(Beginning of Given data)
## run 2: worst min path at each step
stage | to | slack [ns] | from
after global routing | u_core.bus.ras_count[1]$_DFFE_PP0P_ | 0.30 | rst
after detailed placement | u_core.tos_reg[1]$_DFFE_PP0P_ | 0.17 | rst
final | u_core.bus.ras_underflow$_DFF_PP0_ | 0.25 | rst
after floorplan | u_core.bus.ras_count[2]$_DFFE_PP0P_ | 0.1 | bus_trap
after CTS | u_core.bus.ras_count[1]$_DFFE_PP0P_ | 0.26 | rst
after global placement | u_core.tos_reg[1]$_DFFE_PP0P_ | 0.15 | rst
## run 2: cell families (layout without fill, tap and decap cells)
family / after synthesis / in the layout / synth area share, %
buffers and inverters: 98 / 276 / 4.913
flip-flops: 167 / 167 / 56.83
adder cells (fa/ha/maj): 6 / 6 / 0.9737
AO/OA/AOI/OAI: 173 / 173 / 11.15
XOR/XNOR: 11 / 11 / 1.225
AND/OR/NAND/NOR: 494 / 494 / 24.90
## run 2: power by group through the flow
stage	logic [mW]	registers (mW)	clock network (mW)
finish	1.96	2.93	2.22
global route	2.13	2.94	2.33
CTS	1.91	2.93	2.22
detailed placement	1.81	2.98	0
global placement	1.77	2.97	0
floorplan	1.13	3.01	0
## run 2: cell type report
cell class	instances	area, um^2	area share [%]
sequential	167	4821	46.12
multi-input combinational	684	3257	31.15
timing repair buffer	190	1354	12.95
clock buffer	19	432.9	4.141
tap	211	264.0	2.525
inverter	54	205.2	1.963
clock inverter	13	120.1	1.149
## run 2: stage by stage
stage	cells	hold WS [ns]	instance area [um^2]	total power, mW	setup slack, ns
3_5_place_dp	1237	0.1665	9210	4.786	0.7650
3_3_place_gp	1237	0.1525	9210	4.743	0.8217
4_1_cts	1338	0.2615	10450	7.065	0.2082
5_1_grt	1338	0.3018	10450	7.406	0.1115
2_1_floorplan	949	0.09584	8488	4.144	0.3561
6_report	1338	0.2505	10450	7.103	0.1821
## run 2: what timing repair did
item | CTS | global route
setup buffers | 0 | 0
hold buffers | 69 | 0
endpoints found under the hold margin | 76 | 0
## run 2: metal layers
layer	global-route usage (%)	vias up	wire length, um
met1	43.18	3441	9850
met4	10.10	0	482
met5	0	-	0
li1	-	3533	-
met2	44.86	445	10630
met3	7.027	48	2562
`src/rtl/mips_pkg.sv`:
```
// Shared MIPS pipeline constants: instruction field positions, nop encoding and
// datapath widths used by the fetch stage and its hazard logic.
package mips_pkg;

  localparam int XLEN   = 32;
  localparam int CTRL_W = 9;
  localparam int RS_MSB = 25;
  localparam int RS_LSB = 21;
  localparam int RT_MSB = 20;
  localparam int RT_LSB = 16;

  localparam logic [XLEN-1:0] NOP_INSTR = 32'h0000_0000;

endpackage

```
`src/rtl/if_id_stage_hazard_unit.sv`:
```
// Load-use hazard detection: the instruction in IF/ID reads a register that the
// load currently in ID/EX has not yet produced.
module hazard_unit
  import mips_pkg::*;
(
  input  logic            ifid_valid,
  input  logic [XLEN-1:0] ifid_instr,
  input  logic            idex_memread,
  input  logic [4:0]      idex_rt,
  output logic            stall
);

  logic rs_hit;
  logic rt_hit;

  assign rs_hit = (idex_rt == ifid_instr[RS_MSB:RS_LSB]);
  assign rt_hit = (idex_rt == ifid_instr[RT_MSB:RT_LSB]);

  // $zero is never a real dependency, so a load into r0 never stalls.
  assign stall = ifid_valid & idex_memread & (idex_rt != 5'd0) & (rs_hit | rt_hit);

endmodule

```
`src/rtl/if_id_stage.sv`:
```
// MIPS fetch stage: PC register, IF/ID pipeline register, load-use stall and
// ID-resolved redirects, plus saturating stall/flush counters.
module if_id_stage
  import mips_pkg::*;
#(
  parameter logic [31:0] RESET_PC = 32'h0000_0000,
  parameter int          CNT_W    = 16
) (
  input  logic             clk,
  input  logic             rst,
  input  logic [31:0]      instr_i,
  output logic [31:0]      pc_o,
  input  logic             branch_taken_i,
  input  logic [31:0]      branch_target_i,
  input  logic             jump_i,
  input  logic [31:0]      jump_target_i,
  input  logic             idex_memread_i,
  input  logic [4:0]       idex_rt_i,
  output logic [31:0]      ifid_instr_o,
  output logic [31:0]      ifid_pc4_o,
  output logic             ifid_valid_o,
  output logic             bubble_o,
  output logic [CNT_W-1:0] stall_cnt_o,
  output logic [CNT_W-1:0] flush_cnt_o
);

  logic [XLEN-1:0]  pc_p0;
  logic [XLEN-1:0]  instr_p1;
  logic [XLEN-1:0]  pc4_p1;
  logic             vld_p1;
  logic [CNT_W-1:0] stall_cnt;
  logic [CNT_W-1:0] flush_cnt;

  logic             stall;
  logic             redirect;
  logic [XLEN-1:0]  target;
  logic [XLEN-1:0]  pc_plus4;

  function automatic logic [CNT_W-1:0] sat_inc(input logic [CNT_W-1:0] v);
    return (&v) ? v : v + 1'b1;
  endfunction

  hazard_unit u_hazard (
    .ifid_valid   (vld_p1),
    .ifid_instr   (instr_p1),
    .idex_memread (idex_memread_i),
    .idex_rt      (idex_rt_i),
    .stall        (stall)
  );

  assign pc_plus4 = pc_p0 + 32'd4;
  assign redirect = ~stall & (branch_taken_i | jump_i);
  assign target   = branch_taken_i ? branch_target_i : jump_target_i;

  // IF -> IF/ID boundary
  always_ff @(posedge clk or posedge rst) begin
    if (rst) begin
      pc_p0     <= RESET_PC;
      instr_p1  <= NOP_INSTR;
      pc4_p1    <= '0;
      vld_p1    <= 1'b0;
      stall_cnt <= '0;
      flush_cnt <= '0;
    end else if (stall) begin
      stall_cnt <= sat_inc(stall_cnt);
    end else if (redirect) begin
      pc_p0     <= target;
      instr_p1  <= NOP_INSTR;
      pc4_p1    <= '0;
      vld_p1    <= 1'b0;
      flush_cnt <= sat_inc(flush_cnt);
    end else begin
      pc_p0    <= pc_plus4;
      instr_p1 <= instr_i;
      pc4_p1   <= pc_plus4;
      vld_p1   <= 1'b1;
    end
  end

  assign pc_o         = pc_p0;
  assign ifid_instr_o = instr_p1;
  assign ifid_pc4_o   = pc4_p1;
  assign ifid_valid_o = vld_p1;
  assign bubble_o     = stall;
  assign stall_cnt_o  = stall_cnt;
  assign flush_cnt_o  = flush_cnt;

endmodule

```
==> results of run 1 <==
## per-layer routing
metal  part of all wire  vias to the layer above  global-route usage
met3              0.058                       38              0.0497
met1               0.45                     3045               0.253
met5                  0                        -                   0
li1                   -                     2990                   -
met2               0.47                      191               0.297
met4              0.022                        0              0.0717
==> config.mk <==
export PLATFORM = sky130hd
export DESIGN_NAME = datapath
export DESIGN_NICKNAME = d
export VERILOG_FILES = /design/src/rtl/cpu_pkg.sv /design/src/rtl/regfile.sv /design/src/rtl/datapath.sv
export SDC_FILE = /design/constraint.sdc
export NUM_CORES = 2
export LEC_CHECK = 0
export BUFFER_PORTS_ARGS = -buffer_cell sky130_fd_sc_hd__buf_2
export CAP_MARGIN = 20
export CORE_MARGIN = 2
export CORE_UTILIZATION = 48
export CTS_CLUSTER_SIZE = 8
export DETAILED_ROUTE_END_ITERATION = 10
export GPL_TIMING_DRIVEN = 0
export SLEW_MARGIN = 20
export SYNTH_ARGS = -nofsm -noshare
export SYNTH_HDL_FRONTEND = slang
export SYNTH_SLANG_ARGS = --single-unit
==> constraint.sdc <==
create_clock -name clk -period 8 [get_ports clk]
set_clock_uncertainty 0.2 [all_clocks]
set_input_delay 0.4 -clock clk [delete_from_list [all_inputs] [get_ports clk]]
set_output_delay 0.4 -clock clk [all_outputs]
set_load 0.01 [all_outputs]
(End of Given data)
Retrieve each line from the records above where the word "setup" occurs.

stage	cells	hold WS [ns]	instance area [um^2]	total power, mW	setup slack, ns
setup buffers | 0 | 0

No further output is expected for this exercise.